Tribunal Central Administrativo Sul
1568/07.6BELSB
- Data
- 2020-10-22
- Relator
- CATARINA ALMEIDA E SOUSA
- Votação
- UNANIMIDADE
Sumário
I - A autoridade do caso julgado implica o acatamento de uma decisão proferida em ação anterior cujo objeto se inscreve, como pressuposto indiscutível, no objeto de uma ação posterior, obstando assim a que a relação jurídica ali definida venha a ser contemplada, de novo, de forma diversa. II - No caso, considerada a decisão proferida em sede de oposição, confirmada pelo acórdão deste TCA Sul, há uma situação de caso julgado relativamente à falta de notificação da liquidação no prazo de caducidade, previsto do artigo 45º da LGT. Tal questão encontra-se definitivamente decidida.
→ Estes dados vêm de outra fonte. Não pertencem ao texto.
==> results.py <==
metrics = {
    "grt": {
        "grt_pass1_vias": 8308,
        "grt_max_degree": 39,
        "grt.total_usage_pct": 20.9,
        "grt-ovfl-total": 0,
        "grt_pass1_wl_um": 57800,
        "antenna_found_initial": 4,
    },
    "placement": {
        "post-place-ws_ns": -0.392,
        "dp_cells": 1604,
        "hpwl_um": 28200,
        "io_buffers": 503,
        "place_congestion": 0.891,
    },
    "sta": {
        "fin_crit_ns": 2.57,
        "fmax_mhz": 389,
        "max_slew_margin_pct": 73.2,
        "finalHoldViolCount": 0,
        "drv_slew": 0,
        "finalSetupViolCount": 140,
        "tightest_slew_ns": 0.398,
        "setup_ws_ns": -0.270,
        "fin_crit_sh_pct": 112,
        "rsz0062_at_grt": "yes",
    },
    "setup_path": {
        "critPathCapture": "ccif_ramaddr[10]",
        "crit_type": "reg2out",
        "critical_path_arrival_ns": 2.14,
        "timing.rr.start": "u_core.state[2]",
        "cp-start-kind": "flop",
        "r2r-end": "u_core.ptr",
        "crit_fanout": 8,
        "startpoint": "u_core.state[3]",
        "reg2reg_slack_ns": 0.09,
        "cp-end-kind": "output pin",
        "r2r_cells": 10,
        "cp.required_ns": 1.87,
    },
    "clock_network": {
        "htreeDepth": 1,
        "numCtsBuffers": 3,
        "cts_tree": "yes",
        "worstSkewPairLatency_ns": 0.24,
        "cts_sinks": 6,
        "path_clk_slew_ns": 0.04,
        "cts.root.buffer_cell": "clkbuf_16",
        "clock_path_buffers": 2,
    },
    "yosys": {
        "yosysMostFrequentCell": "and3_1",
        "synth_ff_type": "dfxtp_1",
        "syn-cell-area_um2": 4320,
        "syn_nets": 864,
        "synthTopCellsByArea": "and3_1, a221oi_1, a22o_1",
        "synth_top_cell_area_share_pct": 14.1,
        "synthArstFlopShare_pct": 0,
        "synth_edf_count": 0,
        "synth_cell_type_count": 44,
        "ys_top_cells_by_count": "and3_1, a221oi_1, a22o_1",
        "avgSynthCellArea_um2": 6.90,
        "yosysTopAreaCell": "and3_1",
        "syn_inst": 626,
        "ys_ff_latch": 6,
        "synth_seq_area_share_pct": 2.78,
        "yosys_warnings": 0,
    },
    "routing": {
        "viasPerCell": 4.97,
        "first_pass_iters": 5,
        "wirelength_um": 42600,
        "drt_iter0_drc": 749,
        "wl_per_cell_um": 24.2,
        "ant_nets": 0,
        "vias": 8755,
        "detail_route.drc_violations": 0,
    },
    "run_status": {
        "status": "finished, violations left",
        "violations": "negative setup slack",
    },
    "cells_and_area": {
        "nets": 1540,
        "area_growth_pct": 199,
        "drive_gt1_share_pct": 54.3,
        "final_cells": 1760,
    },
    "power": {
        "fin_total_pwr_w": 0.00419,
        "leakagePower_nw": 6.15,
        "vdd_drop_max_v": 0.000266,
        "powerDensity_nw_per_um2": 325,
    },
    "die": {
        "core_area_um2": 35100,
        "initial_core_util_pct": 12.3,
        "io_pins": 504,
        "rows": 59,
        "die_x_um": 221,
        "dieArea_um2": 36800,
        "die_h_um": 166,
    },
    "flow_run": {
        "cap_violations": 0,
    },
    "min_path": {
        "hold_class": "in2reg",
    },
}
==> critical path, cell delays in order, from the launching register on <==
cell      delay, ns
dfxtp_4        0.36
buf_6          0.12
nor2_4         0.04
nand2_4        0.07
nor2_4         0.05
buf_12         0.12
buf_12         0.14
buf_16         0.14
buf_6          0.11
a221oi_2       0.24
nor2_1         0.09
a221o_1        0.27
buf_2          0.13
III - A fundamentação do acto tributário, como de qualquer acto administrativo, deve ser clara (as razões de facto e de direito não podem ser confusas ou ambíguas, sob pena de não se dar a conhecer o que determinou o agente a praticar o acto ou a escolher o seu conteúdo), congruente (o conteúdo do acto tem de ter uma relação lógica com os fundamentos invocados) suficiente (por forma a tornar claros os pressupostos tidos em conta pelo autor do acto), tem que ser expressa (sob pena de pôr em causa a funcionalidade e objectivos do próprio instituto) e, naturalmente, contemporânea do acto. IV – Na situação em análise, o dever de fundamentação por parte da ATA mostra-se cumprido, pois no RIT, a propósito do montante de imposto retido, invoca-se a norma legal aplicável, o montante, alude-se às Guias de Pagamento, data e valor, aos meses a que respeita o imposto retido e seu valor, aos montantes pagos e aos que não foram pagos, com vista a apurar a diferença.